El mundo global ya no se puede controlar desde las fronteras de los Estados por más que se agrupen en una OTAN renovada. El gran proyecto de nuestro tiempo es construir una gobernanza multilateral que haga que la globalización sea viable social, económica y medioambientalmente. Cada vez que la humanidad ha vivido cambios de la envergadura de los presentes ha tenido que revisar sus sistemas de gobernación. Los Estados siguen siendo necesarios pero sus roles y capacidades tienen que cambiar drásticamente. Los gobiernos descentralizados asumen rele¬vancia local y a veces internacional. Las estructuras multilaterales debidamente reformadas resultan imprescindibles para proveer los bienes públicos globales sin los cuales la globalización podría convertirse en el sueño de la razón.

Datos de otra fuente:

<file path="src/pkg/counter_array_regs.svh">
`ifndef COUNTER_ARRAY_REGS_SVH
`define COUNTER_ARRAY_REGS_SVH

// Byte offsets, 32-bit aligned words
`define CA_CTRL      8'h00
`define CA_STATUS    8'h04
`define CA_CLEAR     8'h08
`define CA_IEN       8'h0C
`define CA_COUNT     8'h10
`define CA_MOD_BASE  8'h20
`define CA_MOD_LAST  8'h47
`define CA_CMP_OFS   8'h04

// Control fields and reset value
`define CA_RUN_BIT   0
`define CA_SRC_LSB   1
`define CA_SRC_MSB   3
`define CA_CTRL_RST  4'h1

// Module mode fields
`define CA_MODE_MSB  2
`define CA_RISE_BIT  3
`define CA_FALL_BIT  4

// Status bits above the five module flags
`define CA_OVF_BIT   5
`define CA_NFLAGS    6

// Watchdog compare value at reset
`define CA_WD_CMP_RST 16'hFFFF

// Prescaler terminal counts
`define CA_DIV12_MAX 4'hB
`define CA_DIV4_MAX  2'h3
`define CA_OSC8_MAX  3'h7

`endif
</file>
<file path="src/pkg/counter_array_pkg.sv">
package counter_array_pkg;

    typedef enum logic [2:0] {
        mode_off,
        mode_capture,
        mode_sw_timer,
        mode_hs_output,
        mode_pwm8,
        mode_pwm16,
        mode_freq_out,
        mode_watchdog
    } mode_t;

    typedef enum logic [2:0] {
        src_div12,
        src_div4,
        src_timer0,
        src_ext_count,
        src_sysclk,
        src_osc_div8
    } src_t;

    typedef struct packed {
        logic        psel;
        logic        penable;
        logic        pwrite;
        logic [7:0]  paddr;
        logic [31:0] pwdata;
    } apb_req_t;

    typedef struct packed {
        logic        pready;
        logic [31:0] prdata;
        logic        pslverr;
    } apb_rsp_t;

endpackage

</file>
<file path="src/logic/counter_array.sv">
// Function
// - one 16-bit time base shared by five modules
// - time base source selectable among six inputs
// - modules 0 to 3 pick one of seven modes, module 4 one of eight
// - PWM available at 8 or 16 bits
// - module 4 can act as watchdog
// - module 4 is watchdog, enabled, after reset
// - module signals and count input reach pins
// - oscillator source counts edges synchronised to the system clock
// - counter array stalls while debug halts processor
`include "counter_array_regs.svh"

module counter_array
    import counter_array_pkg::*;
(
    input  wire logic     clk,
    input  wire logic     rst_n,
    input  wire logic     ce,
    input  wire apb_req_t apb_req,
    output apb_rsp_t      apb_rsp,
    input  wire logic     debug_halt,
    input  wire logic     timer0_ovf,
    input  wire logic     ext_count_input,
    input  wire logic     ext_osc,
    input  wire logic [4:0] cex_in,
    output logic [4:0]    cex_out,
    output logic          irq,
    output logic          wd_reset
);

    logic [3:0]  ctrl_q;
    logic [15:0] count_q;
    logic [5:0]  status_q;
    logic [5:0]  ien_q;
    logic [5:0]  ev;
    logic [4:0]  mode_q [5];
    logic [15:0] cmp_q  [5];
    logic [4:0]  out_q;
    logic [4:0]  wd_hit;
    logic [3:0]  div12_q;
    logic [1:0]  div4_q;
    logic [2:0]  osc_div_q;
    logic [2:0]  eci_s_q;
    logic [2:0]  osc_s_q;
    logic        tick;
    logic        src_pulse;
    logic        irq_q;
    logic        wd_q;
    apb_rsp_t    rsp_q;
    logic [31:0] rd_data;
    logic        rd_err;
    logic        wr_en;
    logic [7:0]  addr;
    logic [7:0]  mod_ofs;
    logic [2:0]  mod_idx;
    logic        mod_hit;
    src_t        src;

    assign addr    = apb_req.paddr;
    assign src     = src_t'(ctrl_q[`CA_SRC_MSB:`CA_SRC_LSB]);
    assign mod_hit = addr >= `CA_MOD_BASE && addr <= `CA_MOD_LAST;
    assign mod_ofs = addr - `CA_MOD_BASE;
    assign mod_idx = mod_ofs[5:3];
    // Write lands only at the completing access edge
    assign wr_en   = apb_req.psel && apb_req.penable && apb_req.pwrite
                     && rsp_q.pready;

    // Pin inputs: two flops, third flop only for edge detection
    always_ff @(posedge clk or negedge rst_n) begin
        if (!rst_n) begin
            eci_s_q <= 3'h0;
            osc_s_q <= 3'h0;
        end else if (ce) begin
            eci_s_q <= {eci_s_q[1:0], ext_count_input};
            osc_s_q <= {osc_s_q[1:0], ext_osc};
        end
    end

    // Prescalers stop with the counter in debug halt so debug steps stay in step
    always_ff @(posedge clk or negedge rst_n) begin
        if (!rst_n) begin
            div12_q   <= 4'h0;
            div4_q    <= 2'h0;
            osc_div_q <= 3'h0;
        end else if (ce && !debug_halt) begin
            div12_q <= (div12_q == `CA_DIV12_MAX) ? 4'h0 : div12_q + 4'h1;
            div4_q  <= div4_q + 2'h1;
            // Counts oscillator edges seen through the clk-domain synchroniser
            if (osc_s_q[1] && !osc_s_q[2])
                osc_div_q <= osc_div_q + 3'h1;
        end
    end

    always_comb begin
        case (src)
            src_div12:     src_pulse = div12_q == `CA_DIV12_MAX;
            src_div4:      src_pulse = div4_q == `CA_DIV4_MAX;
            src_timer0:    src_pulse = timer0_ovf;
            src_ext_count: src_pulse = eci_s_q[1] && !eci_s_q[2];
            src_sysclk:    src_pulse = 1'b1;
            src_osc_div8:  src_pulse = osc_div_q == `CA_OSC8_MAX
                                       && osc_s_q[1] && !osc_s_q[2];
            default:       src_pulse = 1'b0;
        endcase
    end

    assign tick = src_pulse && ctrl_q[`CA_RUN_BIT] && !debug_halt;

    always_ff @(posedge clk or negedge rst_n) begin
        if (!rst_n)
            ctrl_q <= `CA_CTRL_RST;
        else if (ce && wr_en && addr == `CA_CTRL)
            ctrl_q <= apb_req.pwdata[3:0];
    end

    // Shared time base
    always_ff @(posedge clk or negedge rst_n) begin
        if (!rst_n)
            count_q <= 16'h0000;
        else if (ce) begin
            if (wr_en && addr == `CA_COUNT)
                count_q <= apb_req.pwdata[15:0];
            else if (tick)
                count_q <= count_q + 16'h0001;
        end
    end

    assign ev[`CA_OVF_BIT] = tick && count_q == 16'hFFFF;

    genvar i;
    for (i = 0; i < 5; i++) begin : g_mod
        mode_t m;
        logic  [2:0] cs_q;
        logic  edge_hit;
        logic  match;
        logic  match8;
        logic  wr_mode;
        logic  wr_cmp;

        assign m       = mode_t'(mode_q[i][`CA_MODE_MSB:0]);
        assign edge_hit = (mode_q[i][`CA_RISE_BIT] && cs_q[1] && !cs_q[2])
                       || (mode_q[i][`CA_FALL_BIT] && !cs_q[1] && cs_q[2]);
        assign match   = tick && count_q == cmp_q[i];
        assign match8  = tick && count_q[7:0] == cmp_q[i][7:0];
        assign wr_mode = wr_en && mod_hit && mod_idx == 3'(i)
                         && mod_ofs[2:0] == 3'h0;
        assign wr_cmp  = wr_en && mod_hit && mod_idx == 3'(i)
                         && mod_ofs[2:0] == `CA_CMP_OFS;

        always_ff @(posedge clk or negedge rst_n) begin
            if (!rst_n)
                cs_q <= 3'h0;
            else if (ce)
                cs_q <= {cs_q[1:0], cex_in[i]};
        end

        always_ff @(posedge clk or negedge rst_n) begin
            if (!rst_n)
                mode_q[i] <= (i == 4) ? {2'b00, mode_watchdog}
                                      : 5'h00;
            else if (ce && wr_mode) begin
                // Watchdog only exists in module 4
                if (i != 4 && apb_req.pwdata[2:0] == mode_watchdog)
                    mode_q[i] <= 5'h00;
                else
                    mode_q[i] <= apb_req.pwdata[4:0];
            end
        end

        always_ff @(posedge clk or negedge rst_n) begin
            if (!rst_n)
                cmp_q[i] <= (i == 4) ? `CA_WD_CMP_RST : 16'h0000;
            else if (ce) begin
                if (wr_cmp)
                    cmp_q[i] <= apb_req.pwdata[15:0];
                else if (m == mode_capture && edge_hit)
                    cmp_q[i] <= count_q;
                else if (m == mode_freq_out && match8)
                    cmp_q[i][7:0] <= cmp_q[i][7:0] + cmp_q[i][15:8];
            end
        end

        always_ff @(posedge clk or negedge rst_n) begin
            if (!rst_n)
                out_q[i] <= 1'b0;
            else if (ce) begin
                case (m)
                    mode_hs_output: if (match) out_q[i] <= !out_q[i];
                    mode_freq_out:  if (match8) out_q[i] <= !out_q[i];
                    // Low while count is below compare
                    mode_pwm8:  out_q[i] <= count_q[7:0] >= cmp_q[i][7:0];
                    mode_pwm16: out_q[i] <= count_q >= cmp_q[i];
                    default:    out_q[i] <= 1'b0;
                endcase
            end
        end

        always_comb begin
            case (m)
                mode_capture:   ev[i] = edge_hit;
                mode_sw_timer,
                mode_hs_output,
                mode_pwm16:     ev[i] = match;
                mode_pwm8,
                mode_freq_out:  ev[i] = match8;
                default:        ev[i] = 1'b0;
            endcase
        end

        assign wd_hit[i] = m == mode_watchdog && match;
    end

    // Sticky flags: a new event beats a clear in the same cycle
    always_ff @(posedge clk or negedge rst_n) begin
        if (!rst_n)
            status_q <= 6'h00;
        else if (ce) begin
            if (wr_en && addr == `CA_CLEAR)
                status_q <= (status_q & ~apb_req.pwdata[5:0]) | ev;
            else
                status_q <= status_q | ev;
        end
    end

    always_ff @(posedge clk or negedge rst_n) begin
        if (!rst_n)
            ien_q <= 6'h00;
        else if (ce && wr_en && addr == `CA_IEN)
            ien_q <= apb_req.pwdata[5:0];
    end

    always_ff @(posedge clk or negedge rst_n) begin
        if (!rst_n) begin
            irq_q <= 1'b0;
            wd_q  <= 1'b0;
        end else if (ce) begin
            irq_q <= |(status_q & ien_q);
            // Expiry: counter reaches module 4 compare
            wd_q  <= wd_hit[4];
        end
    end

    always_comb begin
        rd_data = 32'h0000_0000;
        rd_err  = 1'b0;
        if (mod_hit && mod_ofs[2:0] == 3'h0 && mod_idx < 3'h5)
            rd_data = {27'h0, mode_q[mod_idx]};
        else if (mod_hit && mod_ofs[2:0] == `CA_CMP_OFS && mod_idx < 3'h5)
            rd_data = {16'h0, cmp_q[mod_idx]};
        else begin
            case (addr)
                `CA_CTRL:   rd_data = {28'h0, ctrl_q};
                `CA_STATUS: rd_data = {26'h0, status_q};
                `CA_CLEAR:  rd_data = 32'h0000_0000;
                `CA_IEN:    rd_data = {26'h0, ien_q};
                `CA_COUNT:  rd_data = {16'h0, count_q};
                default:    rd_err  = 1'b1;
            endcase
        end
    end

    // One wait-free access phase: pready rises in the first access cycle
    always_ff @(posedge clk or negedge rst_n) begin
        if (!rst_n)
            rsp_q <= '0;
        else if (ce) begin
            rsp_q.pready  <= apb_req.psel && !apb_req.penable
                             && !rsp_q.pready;
            rsp_q.prdata  <= apb_req.pwrite ? 32'h0000_0000 : rd_data;
            rsp_q.pslverr <= apb_req.psel && !apb_req.penable && rd_err;
        end
    end

    assign apb_rsp  = rsp_q;
    assign cex_out  = out_q;
    assign irq      = irq_q;
    assign wd_reset = wd_q;

endmodule

</file>
<file path="config.mk">
export PLATFORM = sky130hd
export DESIGN_NAME = counter_array
export DESIGN_NICKNAME = d
export VERILOG_FILES = /design/src/pkg/counter_array_pkg.sv /design/src/logic/counter_array.sv
export VERILOG_INCLUDE_DIRS = /design/src /design/src/pkg
export SDC_FILE = /design/constraint.sdc
export NUM_CORES = 1
export LEC_CHECK = 0
export ABC_AREA = 1
export BUFFER_PORTS_ARGS = -buffer_cell sky130_fd_sc_hd__buf_4
export CORE_MARGIN = 2
export CORE_UTILIZATION = 55
export CTS_CLUSTER_SIZE = 8
export DETAILED_ROUTE_END_ITERATION = 10
export PLACE_DENSITY = 0.74
export SKIP_CTS_REPAIR_TIMING = 1
export SYNTH_ARGS = -nofsm -noshare
export SYNTH_HDL_FRONTEND = slang
export SYNTH_SLANG_ARGS = --single-unit
</file>
<file path="constraint.sdc">
create_clock -name clk -period 2.4 [get_ports clk]
set_input_delay 0.48 -clock clk [delete_from_list [all_inputs] [get_ports clk]]
set_output_delay 0.48 -clock clk [all_outputs]
set_load 0.1 [all_outputs]
</file>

En absoluto se trata de crear un Estado mundial. Basta con crear la gobernanza necesaria para proveer seguridad y estabilidad internacional, un orden legal inter-nacional efectivo, un sistema económico mundial abierto e inclusivo, un sistema de asistencia y protección de aquellos países o grupos que aún no pueden valerse por sí mismos… ¡Ahí es nada!
Los Estados triunfaron como formas de gobernación porque fueron capaces de proveer determinados bienes públicos mejor que sus otras formas alternativas y concurrentes (orden feudal, pequeñas ciudades-Estado). Procuraron, en primer lugar, la seguridad de sus súbditos, sin la cual no puede florecer ningún tipo de libertad y, además, fueron generando una identidad compartida que se superpuso a las querellas de las identidades locales y la alimentó con nuevas querellas frente a otros Estados e identidades. Proveyeron un sistema legal sobre el que asegurar una cultura de los derechos. Con el paso del Estado absolutista al Estado liberal garantizaron gran parte de las libertades económicas, civiles y algunas sociales de que hoy gozan los países desarrollados. Sobre esta base se construyeron en Occidente las libertades políticas que hoy fundamentan las democracias mejor asentadas. Ciertamente, no ignoramos que este no es el proceso seguido por lo general en América Latina y en otras regiones del mundo.
Pero nos vale para remarcar que una forma de gobernación —el Estado en este caso— se justifica por ser capaz de asegurar la cohesión y supervivencia social más eficazmente que otras.
Hoy no nos bastan los Estados ni un multilateralismo que dependa sólo o fundamentalmente de ellos. Si no somos capaces de construir una gobernanza que provea los bienes públicos globales seguiremos luchando contra los síntomas (terrorismo, drogas, tráfico humano, crimen organizado, degradación medio¬ambiental, enfermedades infecciosas, tormentas financieras, corrupción…) sin comprender ni atacar las causas. Es más corremos el riesgo de abordar estos síntomas desde los intereses locales y nacionales y no desde el horizonte de un orden global legítimo, con lo que al final hasta podemos agravar estos mismos procesos. De hecho ya está ocurriendo así. Por ejemplo, el tema de los Estados fracasados o en riesgo es tratado como afectando la seguridad nacional norteamericana no a la global; la cooperación al desarrollo es vista demasiadas veces como otra forma de desarrollar los intereses nacionales en el exterior; la lucha contra el narcoterrorismo se plantea exclusivamente como eliminación de la producción y las redes de comercialización de las drogas; la guerra de Irak se hace para eliminar supuestas armas de destrucción masiva y se justifica después para eliminar a un déspota cruel e implantar ¡un sistema democrático!… ¿Podrán comprender alguna vez tantos ciudadanos estadounidenses y europeos el daño que todo esto ha hecho al por lo demás necesario liderazgo occidental en la construcción de gobernanza global? Sin un rápido cambio de los liderazgos y de su orientación en el sentido que ya se ha producido en España las perspectivas de la gobernanza global están seriamente cuestionadas.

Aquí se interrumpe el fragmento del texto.